En el universo de pesos, en el tercer mes del año se compensaron 5,1 millones de cheques en moneda local, tanto en formato físico como electrónico, por un volumen total de $22,4 billones. La presencia del echeq es cada vez más notoria, ya que abarca el 62% de las cantidades transaccionadas, y el 82,9% en términos de montos compensados.
Dentro del ecosistema de pagos argentino, los pagos hechos con transferencia mediante códigos QR siguieron en plena expansión. En marzo se registraron un total de 99,6 millones de operaciones en pesos, equivalente a un salto interanual del 66,9% en cantidades y del 73,1% en montos. De estos valores, el 53,5% fue realizado por clientes que utilizaron sus cuentas a la vista (los CBU de los bancos) y en un 46,5 % correspondió a sus cuentas de pago (el CVU de la billetera digital).

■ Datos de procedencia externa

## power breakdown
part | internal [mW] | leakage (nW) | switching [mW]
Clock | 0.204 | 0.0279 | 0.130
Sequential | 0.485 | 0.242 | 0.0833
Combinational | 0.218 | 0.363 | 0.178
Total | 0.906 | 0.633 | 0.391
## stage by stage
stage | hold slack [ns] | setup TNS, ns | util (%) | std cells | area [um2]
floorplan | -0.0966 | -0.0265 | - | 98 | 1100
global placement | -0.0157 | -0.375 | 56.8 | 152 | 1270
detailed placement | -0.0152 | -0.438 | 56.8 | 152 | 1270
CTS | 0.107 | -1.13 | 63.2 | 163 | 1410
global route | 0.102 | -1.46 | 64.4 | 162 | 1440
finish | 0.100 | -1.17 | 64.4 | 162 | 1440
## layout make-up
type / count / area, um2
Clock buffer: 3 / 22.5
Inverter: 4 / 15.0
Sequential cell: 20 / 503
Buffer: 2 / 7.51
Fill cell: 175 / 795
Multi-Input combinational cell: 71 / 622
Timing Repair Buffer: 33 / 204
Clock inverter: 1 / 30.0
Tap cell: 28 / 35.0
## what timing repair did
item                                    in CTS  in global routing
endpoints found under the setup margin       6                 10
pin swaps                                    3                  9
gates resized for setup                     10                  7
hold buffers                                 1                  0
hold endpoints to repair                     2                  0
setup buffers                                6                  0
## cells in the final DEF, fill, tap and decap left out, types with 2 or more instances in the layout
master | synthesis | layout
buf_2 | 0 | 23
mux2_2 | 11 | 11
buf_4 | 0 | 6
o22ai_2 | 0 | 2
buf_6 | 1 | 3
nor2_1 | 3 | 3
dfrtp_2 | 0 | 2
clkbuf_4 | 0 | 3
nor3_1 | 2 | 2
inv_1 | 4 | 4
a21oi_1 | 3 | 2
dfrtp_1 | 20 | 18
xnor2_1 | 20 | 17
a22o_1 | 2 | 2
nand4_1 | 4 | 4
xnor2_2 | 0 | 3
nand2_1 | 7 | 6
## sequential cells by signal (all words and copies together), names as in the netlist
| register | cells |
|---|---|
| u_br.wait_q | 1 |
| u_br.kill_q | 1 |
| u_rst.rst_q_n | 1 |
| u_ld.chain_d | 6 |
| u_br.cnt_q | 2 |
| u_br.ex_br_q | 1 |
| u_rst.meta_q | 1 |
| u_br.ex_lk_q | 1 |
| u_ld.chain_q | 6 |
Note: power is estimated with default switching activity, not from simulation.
[src/rtl/uart_tx_pkg.sv]
package uart_tx_pkg;

  typedef enum logic [1:0] {
    SEL_QUEUE = 2'd0,
    SEL_DIV   = 2'd1,
    SEL_LINE  = 2'd2,
    SEL_QCTL  = 2'd3
  } wr_sel_e;

  localparam int LB_TXEN   = 0;
  localparam int LB_WIDE   = 2;
  localparam int LB_STOP2  = 3;
  localparam int LB_PAREN  = 4;
  localparam int LB_PARODD = 5;
  localparam int LB_BREAK  = 9;

  typedef struct packed {
    logic brk;
    logic par_odd;
    logic par_en;
    logic stop2;
    logic wide;
    logic tx_en;
  } line_cfg_t;

endpackage

[src/rtl/uart_tx_fifo.sv]
module uart_tx_fifo #(
  parameter int DEPTH = 16,
  parameter int WIDTH = 8,
  localparam int PTR_W = $clog2(DEPTH),
  localparam int LVL_W = $clog2(DEPTH + 1)
) (
  input  logic             clk,
  input  logic             rst_n,
  input  logic             flush_i,
  input  logic             push_i,
  input  logic [WIDTH-1:0] din_i,
  input  logic             pop_i,
  output logic [WIDTH-1:0] dout_o,
  output logic [LVL_W-1:0] level_o,
  output logic             empty_o,
  output logic             ovf_o
);

  logic [WIDTH-1:0] mem [DEPTH];
  logic [PTR_W-1:0] rd_q, rd_n, wr_q, wr_n;
  logic [LVL_W-1:0] lvl_q, lvl_n;
  logic             ovf_q, ovf_n;
  logic             full, push_ok, pop_ok;

  assign full    = (lvl_q == LVL_W'(DEPTH));
  assign empty_o = (lvl_q == '0);
  assign push_ok = push_i & ~full & ~flush_i;
  assign pop_ok  = pop_i & ~empty_o & ~flush_i;

  always_comb begin
    rd_n  = rd_q;
    wr_n  = wr_q;
    lvl_n = lvl_q;
    ovf_n = ovf_q;
    if (flush_i) begin
      rd_n  = '0;
      wr_n  = '0;
      lvl_n = '0;
      ovf_n = 1'b0;
    end else begin
      if (push_i && full) ovf_n = 1'b1;
      if (push_ok) wr_n = (wr_q == PTR_W'(DEPTH - 1)) ? '0 : wr_q + 1'b1;
      if (pop_ok)  rd_n = (rd_q == PTR_W'(DEPTH - 1)) ? '0 : rd_q + 1'b1;
      lvl_n = lvl_q + LVL_W'(push_ok) - LVL_W'(pop_ok);
    end
  end

  always_ff @(posedge clk or negedge rst_n) begin
    if (!rst_n) begin
      rd_q  <= '0;
      wr_q  <= '0;
      lvl_q <= '0;
      ovf_q <= 1'b0;
    end else begin
      rd_q  <= rd_n;
      wr_q  <= wr_n;
      lvl_q <= lvl_n;
      ovf_q <= ovf_n;
    end
  end

  always_ff @(posedge clk) begin
    if (push_ok) mem[wr_q] <= din_i;
  end

  assign dout_o  = mem[rd_q];
  assign level_o = lvl_q;
  assign ovf_o   = ovf_q;


  ovf_set_chk: assert property (@(posedge clk) disable iff (!rst_n)
    (push_i && full && !flush_i) |=> (ovf_o && level_o == LVL_W'(DEPTH) - LVL_W'($past(pop_ok))));


  flush_empty_chk: assert property (@(posedge clk) disable iff (!rst_n)
    flush_i |=> (level_o == '0 && !ovf_o));

endmodule

[src/rtl/uart_tx_baud.sv]
module uart_tx_baud #(
  parameter int DIV_W = 10,
  parameter int OVS   = 16,
  localparam int SMP_W = $clog2(OVS)
) (
  input  logic             clk,
  input  logic             rst_n,
  input  logic             run_i,
  input  logic [DIV_W-1:0] div_i,
  output logic             bit_end_o
);

  logic [DIV_W-1:0] pre_q, pre_n;
  logic [SMP_W-1:0] smp_q, smp_n;
  logic             tick;

  assign tick      = run_i & (pre_q == div_i);
  assign bit_end_o = tick & (smp_q == SMP_W'(OVS - 1));

  always_comb begin
    pre_n = pre_q;
    smp_n = smp_q;
    if (!run_i) begin
      pre_n = '0;
      smp_n = '0;
    end else if (tick) begin
      pre_n = '0;
      smp_n = (smp_q == SMP_W'(OVS - 1)) ? '0 : smp_q + 1'b1;
    end else begin
      pre_n = pre_q + 1'b1;
    end
  end

  always_ff @(posedge clk or negedge rst_n) begin
    if (!rst_n) begin
      pre_q <= '0;
      smp_q <= '0;
    end else begin
      pre_q <= pre_n;
      smp_q <= smp_n;
    end
  end

endmodule

[src/rtl/uart_tx_shift.sv]
module uart_tx_shift
  import uart_tx_pkg::*;
#(
  parameter int DATA_W = 8,
  localparam int FRAME_W = DATA_W + 4,
  localparam int CNT_W   = $clog2(FRAME_W + 1)
) (
  input  logic              clk,
  input  logic              rst_n,
  input  logic              start_i,
  input  logic [DATA_W-1:0] data_i,
  input  line_cfg_t         cfg_i,
  input  logic              bit_end_i,
  output logic              active_o,
  output logic              line_o
);

  logic [FRAME_W-1:0] frame_d, sh_q, sh_n;
  logic [CNT_W-1:0]   len_d, rem_q, rem_n;
  logic               act_q, act_n;
  logic [DATA_W-1:0]  mask;
  logic               par;
  int                 nb;

  always_comb begin
    nb      = cfg_i.wide ? DATA_W : DATA_W - 1;
    mask    = cfg_i.wide ? '1 : {1'b0, {(DATA_W-1){1'b1}}};
    par     = (^(data_i & mask)) ^ cfg_i.par_odd;
    frame_d = '1;
    frame_d[0] = 1'b0;
    for (int i = 0; i < DATA_W; i++) begin
      if (i < nb) frame_d[1 + i] = data_i[i];
    end
    if (cfg_i.par_en) frame_d[1 + nb] = par;
    len_d = CNT_W'(2 + nb) + CNT_W'(cfg_i.par_en) + CNT_W'(cfg_i.stop2);
  end

  always_comb begin
    act_n = act_q;
    sh_n  = sh_q;
    rem_n = rem_q;
    if (start_i && !act_q) begin
      act_n = 1'b1;
      sh_n  = frame_d;
      rem_n = len_d;
    end else if (act_q && bit_end_i) begin
      sh_n  = {1'b1, sh_q[FRAME_W-1:1]};
      rem_n = rem_q - 1'b1;
      if (rem_q == CNT_W'(1)) act_n = 1'b0;
    end
  end

  always_ff @(posedge clk or negedge rst_n) begin
    if (!rst_n) begin
      act_q <= 1'b0;
      sh_q  <= '1;
      rem_q <= '0;
    end else begin
      act_q <= act_n;
      sh_q  <= sh_n;
      rem_q <= rem_n;
    end
  end

  assign active_o = act_q;
  assign line_o   = act_q ? sh_q[0] : 1'b1;


  start_low_chk: assert property (@(posedge clk) disable iff (!rst_n)
    (start_i && !active_o) |=> (active_o && !line_o));

endmodule

[src/rtl/uart_tx_line.sv]
module uart_tx_line
  import uart_tx_pkg::*;
#(
  parameter int FIFO_DEPTH = 16,
  parameter int DATA_W     = 8,
  parameter int DIV_W      = 10,
  parameter int OVS        = 16,
  parameter int WR_W       = 16,
  parameter int DIV_RESET  = 7,
  localparam int LVL_W = $clog2(FIFO_DEPTH + 1)
) (
  input  logic             clk,
  input  logic             rst_n,
  input  logic             wr_en,
  input  logic [1:0]       wr_addr,
  input  logic [WR_W-1:0]  wr_data,
  output logic [LVL_W-1:0] fifo_level,
  output logic             fifo_ovf,
  output logic             busy,
  output logic             txd
);

  logic [DIV_W-1:0]  div_q, div_n;
  line_cfg_t         cfg_q, cfg_n;
  logic              flush_q, flush_n;
  logic              wr_queue, wr_div, wr_line, wr_qctl;
  logic              fifo_empty, start, bit_end, line;
  logic [DATA_W-1:0] head;

  assign wr_queue = wr_en & (wr_addr == SEL_QUEUE);
  assign wr_div   = wr_en & (wr_addr == SEL_DIV);
  assign wr_line  = wr_en & (wr_addr == SEL_LINE);
  assign wr_qctl  = wr_en & (wr_addr == SEL_QCTL);

  always_comb begin
    div_n   = div_q;
    cfg_n   = cfg_q;
    flush_n = wr_qctl & wr_data[0];
    if (wr_div && !busy) div_n = wr_data[DIV_W-1:0];
    if (wr_line) begin
      cfg_n.tx_en   = wr_data[LB_TXEN];
      cfg_n.wide    = wr_data[LB_WIDE];
      cfg_n.stop2   = wr_data[LB_STOP2];
      cfg_n.par_en  = wr_data[LB_PAREN];
      cfg_n.par_odd = wr_data[LB_PARODD];
      cfg_n.brk     = wr_data[LB_BREAK];
    end
  end

  always_ff @(posedge clk or negedge rst_n) begin
    if (!rst_n) begin
      div_q   <= DIV_W'(DIV_RESET);
      cfg_q   <= '0;
      flush_q <= 1'b0;
    end else begin
      div_q   <= div_n;
      cfg_q   <= cfg_n;
      flush_q <= flush_n;
    end
  end

  assign start = ~busy & cfg_q.tx_en & ~fifo_empty & ~flush_q;

  uart_tx_fifo #(.DEPTH(FIFO_DEPTH), .WIDTH(DATA_W)) u_fifo (
    .clk     (clk),
    .rst_n   (rst_n),
    .flush_i (flush_q),
    .push_i  (wr_queue),
    .din_i   (wr_data[DATA_W-1:0]),
    .pop_i   (start),
    .dout_o  (head),
    .level_o (fifo_level),
    .empty_o (fifo_empty),
    .ovf_o   (fifo_ovf)
  );

  uart_tx_baud #(.DIV_W(DIV_W), .OVS(OVS)) u_baud (
    .clk       (clk),
    .rst_n     (rst_n),
    .run_i     (busy),
    .div_i     (div_q),
    .bit_end_o (bit_end)
  );

  uart_tx_shift #(.DATA_W(DATA_W)) u_shift (
    .clk       (clk),
    .rst_n     (rst_n),
    .start_i   (start),
    .data_i    (head),
    .cfg_i     (cfg_q),
    .bit_end_i (bit_end),
    .active_o  (busy),
    .line_o    (line)
  );

  assign txd = ~cfg_q.brk & line;


  tx_hold_chk: assert property (@(posedge clk) disable iff (!rst_n)
    (!cfg_q.tx_en && !busy) |=> !busy);


  div_lock_chk: assert property (@(posedge clk) disable iff (!rst_n)
    (busy && wr_div) |=> $stable(div_q));

endmodule

[config.mk]
export PLATFORM = sky130hd
export DESIGN_NAME = uart_tx_line
export DESIGN_NICKNAME = d
export VERILOG_FILES = /design/src/rtl/uart_tx_pkg.sv /design/src/rtl/uart_tx_fifo.sv /design/src/rtl/uart_tx_baud.sv /design/src/rtl/uart_tx_shift.sv /design/src/rtl/uart_tx_line.sv
export SDC_FILE = /design/constraint.sdc
export NUM_CORES = 1
export LEC_CHECK = 0
export CAP_MARGIN = 40
export CORE_AREA = 2 2 124 126
export CTS_BUF_LIST = sky130_fd_sc_hd__clkbuf_4
export DETAILED_ROUTE_END_ITERATION = 7
export DIE_AREA = 0 0 126 128
export GPL_TIMING_DRIVEN = 0
export PLACE_DENSITY = 0.76
export SLEW_MARGIN = 40
export SYNTH_ARGS = -nofsm -noshare
export SYNTH_HDL_FRONTEND = slang
export SYNTH_HIERARCHICAL = 1
export SYNTH_SLANG_ARGS = --single-unit
[constraint.sdc]
create_clock -name clk -period 3.45 [get_ports clk]
set_clock_uncertainty 0.15 [all_clocks]
set_input_delay 0.69 -clock clk [delete_from_list [all_inputs] [get_ports clk]]
set_output_delay 0.69 -clock clk [all_outputs]
set_load 0.01 [all_outputs]
After elaboration in Yosys (flattened, before gate mapping)
Memory sizes are Yosys's and may differ from the RTL's.
Index checks and enable logic that the tools add are counted.
{"block": "op_classes", "n_addsub": 11, "n_mul": 0, "n_div": 0, "magnitude_cmp": 10, "eq_ne": 10, "shift": 0, "mux": 38, "n_bitwise": 22, "reduce_logical": 15}
{"cell": "4-bit by 32-bit < comparator with 1-bit output, first input constant", "count": 4}
{"cell": "3-bit by 32-bit < comparator with 1-bit output, first input constant", "count": 2}
{"cell": "4-bit two-way mux", "count": 12}
{"cell": "12-bit two-way mux", "count": 3}
{"cell": "2-bit by 32-bit adder with 32-bit output, first input constant", "count": 1}
{"cell": "32-bit by 1-bit >= comparator with 1-bit output, second input constant", "count": 1}
{"cell": "1-bit by 32-bit < comparator with 1-bit output, first input constant", "count": 1}
{"cell": "2-bit by 32-bit < comparator with 1-bit output, first input constant", "count": 1}
{"cell": "32-bit by 6-bit < comparator with 1-bit output, second input constant", "count": 1}
{"cell": "10-bit two-way mux", "count": 2}
{"cell": "1-bit two-way mux", "count": 17}
{"cell": "1-bit AND", "count": 15}
{"cell": "4-bit by 1-bit adder with 4-bit output, second input constant", "count": 3}
{"cell": "12-bit bitwise mux", "count": 1}
{"cell": "4-bit equality test, second input constant", "count": 3}
{"cell": "10-bit by 1-bit adder with 10-bit output, second input constant", "count": 1}
{"cell": "10-bit equality test", "count": 1}
{"cell": "2-bit nonzero test", "count": 5}
{"cell": "4-bit by 1-bit adder with 4-bit output", "count": 2}
{"cell": "8-bit AND", "count": 1}
{"cell": "8-bit two-way mux", "count": 1}
{"cell": "8-bit parity", "count": 1}
{"cell": "5-bit by 1-bit adder with 5-bit output", "count": 1}
{"cell": "5-bit equality test, second input constant", "count": 1}
{"cell": "other kinds (16)", "count": 25}
{"block": "totals", "ff_bits": 62, "latch_bits": 0, "ram_bits": 128, "romBits": 0, "input_bits": 21, "output_inout_bits": 8, "n_memories": 1}
{"name": "u_fifo.mem", "words": 16, "width": 8, "read_ports": 1, "rd_ports_with_merged_regs": 0, "write_ports": 1, "line_no": "uart_tx_fifo.sv:19", "source": "logic [WIDTH-1:0] mem [DEPTH];"}

Logic depth before layout (Yosys ltp)
{"block": "depth", "word_depth": 9, "mapped_depth": 16}

Modules after synthesis
Netlist, hierarchy kept.
{"mod": "uart_tx_fifo", "n_inst": 1, "cells_each": 345, "area_per_inst_um2": 5926.9, "seq_area_each_um2": 4194.0}
{"mod": "uart_tx_shift", "n_inst": 1, "cells_each": 89, "area_per_inst_um2": 864.6, "seq_area_each_um2": 387.9}
{"mod": "uart_tx_baud", "n_inst": 1, "cells_each": 86, "area_per_inst_um2": 824.5, "seq_area_each_um2": 350.3}
{"mod": "uart_tx_line", "n_inst": 1, "cells_each": 40, "area_per_inst_um2": 709.4, "seq_area_each_um2": 429.2}

Least setup slack after synthesis
OpenSTA, ideal clock, no wires.
{"block": "synth_path", "kind": "register to register", "startpoint": "register u_fifo.lvl_q[2], in the netlist u_fifo/level_o[2]", "endpoint": "register u_fifo.lvl_q[4], in the netlist u_fifo/level_o[4]", "setup_ns": 0.129, "arrival_ns": 3.245, "setup_slack_ns": -0.074, "stages_incl_launch_ff": 17, "period_less_slack_ns": 3.524, "cell_sequence": "dfrtp_1 -> inv_1 -> ha_1 -> or4b_4 -> inv_1 -> nor4b_1 -> nand2_1 -> nor2_1 -> ha_1 -> inv_1 -> ha_1 -> inv_1 -> fa_1 -> nor2b_1 -> o21bai_1 -> a21oi_1 -> nor3b_1"}
{"block": "synth_between", "elab_chain_len": 8, "word_cells_on_any_way": 13, "cone_classes": "2 x add/sub; 1 x eq/ne; 1 x mux; 8 x bitwise; 1 x reduce/logical"}
{"element": "from (decl)", "line_no": "uart_tx_fifo.sv:21", "source": "logic [LVL_W-1:0] lvl_q, lvl_n;"}
{"element": "from (signal assigned)", "line_no": "uart_tx_fifo.sv:57", "source": "lvl_q <= lvl_n;"}
{"element": "5-bit logical NOT", "line_no": "uart_tx_fifo.sv:26", "source": "assign empty_o = (lvl_q == '0);"}
{"element": "via fifo_empty", "line_no": "uart_tx_line.sv:27", "source": "logic fifo_empty, start, bit_end, line;"}
{"element": "1-bit NOT", "line_no": "uart_tx_line.sv:62", "source": "assign start = ~busy & cfg_q.tx_en & ~fifo_empty & ~flush_q;"}
{"element": "1-bit AND (2 in a row)", "line_no": "uart_tx_line.sv:62"}
{"element": "via start", "line_no": "uart_tx_line.sv:27"}
{"element": "1-bit AND (2 in a row)", "line_no": "uart_tx_fifo.sv:28", "source": "assign pop_ok = pop_i & ~empty_o & ~flush_i;"}
{"element": "5-bit by 1-bit subtractor with 5-bit output", "line_no": "uart_tx_fifo.sv:44", "source": "lvl_n = lvl_q + LVL_W'(push_ok) - LVL_W'(pop_ok);"}
{"element": "5-bit two-way mux", "line_no": "uart_tx_fifo.sv:35", "source": "if (flush_i) begin"}
{"element": "via u_fifo.lvl_n[4]", "line_no": "uart_tx_fifo.sv:21"}
The timed path passes the listed nets, and every way through them passes these cells.
A chain may end at the register's enable or synchronous reset.

Worst setup path in the final report
{"block": "layout_path", "startpoint": "register u_fifo.lvl_q[3], in the netlist u_fifo/level_o[3]", "endpoint": "register u_fifo.lvl_q[4], in the netlist u_fifo/level_o[4]"}
Same word-level chain as after synthesis.

==> results.txt <==
- At the worst endpoint, the arrival time is 3620 ps.
* Drt initial violations: about 510
* Worst-Skew Late Latency: a little under 600 ps
- In the synthesized netlist the async set-or-reset flop fraction comes to 0.319.
* Net Switching: 2050 uW
- Final period utilization: 0.957
- For this run, the post-layout net count is about 650.
* I/O pin count: 29
- The worst register-to-register path begins at u_fifo/level_o[3].
* Part of the Yosys area used for sequential elements: 0.644
- STA puts the critical path data required time at 3770 ps.
* Multiplexer share of the synthesized area: 0.120
- Commonest non-fill, non-tap cell in the layout: sky130_fd_sc_hd__edfxtp_1
- The clock passes through at most 2 buffers.
- Worst Min Path Start: u_shift/sh_q[1]
- Post-synthesis share of cell area spent on and, or, nand and nor gates: 0.0815
* Max stage delay on crit path: 500 ps
* Post-synth design cell area: 8330 um2
- In the global route stage, overall resource usage came out at 0.226.
* Layout-stage area growth over the synthesis result: 9.56%
- Detailed placement HPWL: 11500 um
- Largest net degree at the start of global routing: 45
- The multi-input combinational cells in the finished layout cover a total of approximately 2800 um2.
* Comb pwr share: 0.341
- Area of all placed cells without fillers: 9120 um2
* Final critical-path required period: between 3000 and 4000 ps
* Critical path class: reg2reg
- When the netlist entered floorplanning its net count stood at 599.
- Power density over cell area: between 600 and 700 nW/um2
* Library cell appearing most often on the critical path: sky130_fd_sc_hd__inv_1
- The worst-case IR drop observed on VDD is 0.461 mV.
- Of the total synthesized cell area, the portion taken by XOR and XNOR cells is 0.0377.
- The core region is 14900 um2.
* Total number of vias: 4905
- Die outline width: between 100 and 150 um
- Worst hold path class: reg2reg
- The die is roughly 130 um tall.
- The share of total power dissipated in the clock network is 0.172.
* Avg Vias per Cell: 6.06
- The pre-antenna-repair detailed-routing pass consisted of 4 iterations.
- The clock net in this run drives a total of 188 sinks.
- Clk root buf: sky130_fd_sc_hd__clkbuf_4
- Starting utilization of the core area: 0.560
- The number of antenna violations at the first check in global routing came to 0.
* Post-synthesis compound-gate area fraction: 0.0585
* Slew Limit Headroom: 0.437
- Maximum clock frequency: approximately 300 MHz
- The critical path ends at u_fifo/level_o[4].
- Number of routed nets with antenna violations: 0
- Slowest cell on the critical path: sky130_fd_sc_hd__or4b_4
* Ordered cell list for the critical path: inv_1, ha_2, or4b_4, inv_1, nor4b_4, nand2_2, nor2_1, ha_1, inv_1, ha_1, inv_1, fa_1, nor2b_1, o21bai_1, a21oi_1, nor3b_1
- Of the total power, the share spent switching nets is 0.337.
* Yosys Warn Count: 6
* DRC Markers: 0
- After filler insertion, the fill cell instance count of the layout stands at 1128.
* Count of mapped cells out of synthesis: 560
* Count of antenna diodes in the layout: 0
- The hold violation count in the final report came to 0.
- Reg-to-reg slack, setup: 150 ps
* Leading cell types in the layout, fill and taps excluded: sky130_fd_sc_hd__edfxtp_1 (128), sky130_fd_sc_hd__dfrtp_1 (47), sky130_fd_sc_hd__nand2_1 (42), sky130_fd_sc_hd__mux2i_1 (42), sky130_fd_sc_hd__nor2_1 (33)
- The floorplan step defined a die boundary enclosing 16100 um2.
- The flow ran to the end, and the final reports show no timing, DRC or antenna violations.
* Worst Max-Slew Pin Slew: 841 ps
- STA classifies the critical path endpoint as a flip-flop.
* Leakage power figure: 0.00330 uW
- Overall power consumption: 6080 uW
- The tool flagged a number of max-cap violations equal to 0.
* Average instance area after synthesis: 14.9 um2
- Adder-Cell Fraction of Synth Area: 0.0289
- Post-Place Cell Area: ~8800 um2
- Count of H-tree levels built during CTS: 4
- Among all flip-flop cells after synthesis, the most frequent one is sky130_fd_sc_hd__edfxtp_1.
* Logic depth of the worst register-to-register path: 16
- Endpoint of the worst-slack reg-to-reg timing path: u_fifo/level_o[4]
* Routed len/inst: 21.2 um
* Total of endpoints with negative setup slack in the final report: 0
* TritonCTS clock tree: built
- Via count of the first global-routing pass: ~5k
* Placer's final routability congestion estimate: 0.814
- Maximum fanout encountered on the critical timing path: 4
- Distinct cell type count after synthesis: 53
- Area taken by flip-flops and latches: 5360 um2
* Number of flops mapped to enable cells by yosys: 128
- Part of the power in registers: 0.487
- By area, the combinational part of the netlist is dominated by multiplexers.
- Design internal power: 4030 uW
- RSZ-0062 raised after global routing: false
- Wire length of the first global-routing pass: 27300 um
* Clock-pin slew on the worst setup and hold paths: 160 ps
- Fraction of final layout cells with drive strength greater than 1: 0.192
- Global-route congestion overflow total: 0
- Port-buffer cells: 22
* Nature of the critical path startpoint: flip-flop
- Summed over all layers, the routed wires come to approximately 17000 um.
* Rows: 45
- #FFs+latches synth: 188
- The number of slew-limit violations in the final report was 0.
- Clock tree synthesis inserted a total of 17 buffers.
* Worst Setup SP: u_fifo/level_o[3]
[per-layer routing]
layer / share of wire / global-route usage / vias up
met5: 0 / 0 / -
met4: 0.032 / 0.108 / 0
met3: 0.060 / 0.0593 / 46
met2: 0.49 / 0.361 / 156
met1: 0.41 / 0.291 / 2508
li1: - / - / 2195
[power groups by stage]
stage               combinational [uW]  sequential [uW]  clock, uW
floorplan                         1490             2960          0
global placement                  1940             2990          0
detailed placement                2020             3010          0
CTS                               2050             2960       1070
global route                      2250             3000       1160
finish                            2070             2960       1040
[synth_stat cells (10+ instances only)]
| cell | n | area share |
|---|---|---|
| sky130_fd_sc_hd__o21ai_0 | 21 | 0.013 |
| sky130_fd_sc_hd__xnor2_1 | 26 | 0.027 |
| sky130_fd_sc_hd__nor2_1 | 33 | 0.015 |
| sky130_fd_sc_hd__mux4_2 | 16 | 0.043 |
| sky130_fd_sc_hd__dfstp_2 | 13 | 0.041 |
| sky130_fd_sc_hd__dfrtp_1 | 47 | 0.14 |
| sky130_fd_sc_hd__edfxtp_1 | 128 | 0.46 |
| sky130_fd_sc_hd__ha_1 | 16 | 0.024 |
| sky130_fd_sc_hd__inv_1 | 19 | 0.0086 |
| sky130_fd_sc_hd__nand3_1 | 14 | 0.0084 |
| sky130_fd_sc_hd__mux2i_1 | 42 | 0.050 |
| sky130_fd_sc_hd__nor3_1 | 11 | 0.0066 |
| sky130_fd_sc_hd__nand2_1 | 43 | 0.019 |
| sky130_fd_sc_hd__mux2_4 | 10 | 0.018 |
| sky130_fd_sc_hd__a21oi_1 | 10 | 0.0060 |
| sky130_fd_sc_hd__a221oi_1 | 10 | 0.011 |
[how the worst min path moves through the flow]
stage | end | slack [ps] | depth (start not counted)
final | u_shift/sh_q[0] | 340 | 2
after floorplan | cfg_q[0] | 240 | 0
after global routing | cfg_q[5] | 310 | 2
after CTS | cfg_q[5] | 320 | 2
after detailed placement | u_shift/sh_q[0] | 330 | 2
after global placement | u_shift/sh_q[0] | 310 | 2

En contraste con el dinamismo del mundo digital, el uso de plásticos tradicionales muestra una tendencia contractiva cuando se ajusta por inflación. Las tarjetas de débito, a pesar de registrar 160,4 millones de transacciones, sufrieron una caída del 9,5% en cantidades y del 15,1% interanual en sus montos reales.
Un comportamiento similar se observó en las tarjetas de crédito. Con un total de 153,2 millones de pagos realizados, experimentaron un retroceso del 7,7% en cantidades y del 14,5% en montos reales, de acuerdo con el informe del BCRA.
Este cambio de época también puede verse en el transporte público, luego de la integración del QR como método de pago. En marzo se registraron 24 millones de viajes abonados mediante esta tecnología, distribuidos mayoritariamente en colectivos (90,2% del total con QR) y, en menor medida, en la red de subterráneos (9,8%). Sin embargo, todavía se registraron cerca de 222,7 millones de viajes mediante tarjeta prepaga SUBE, aunque es un 21,3% menos que el año pasado.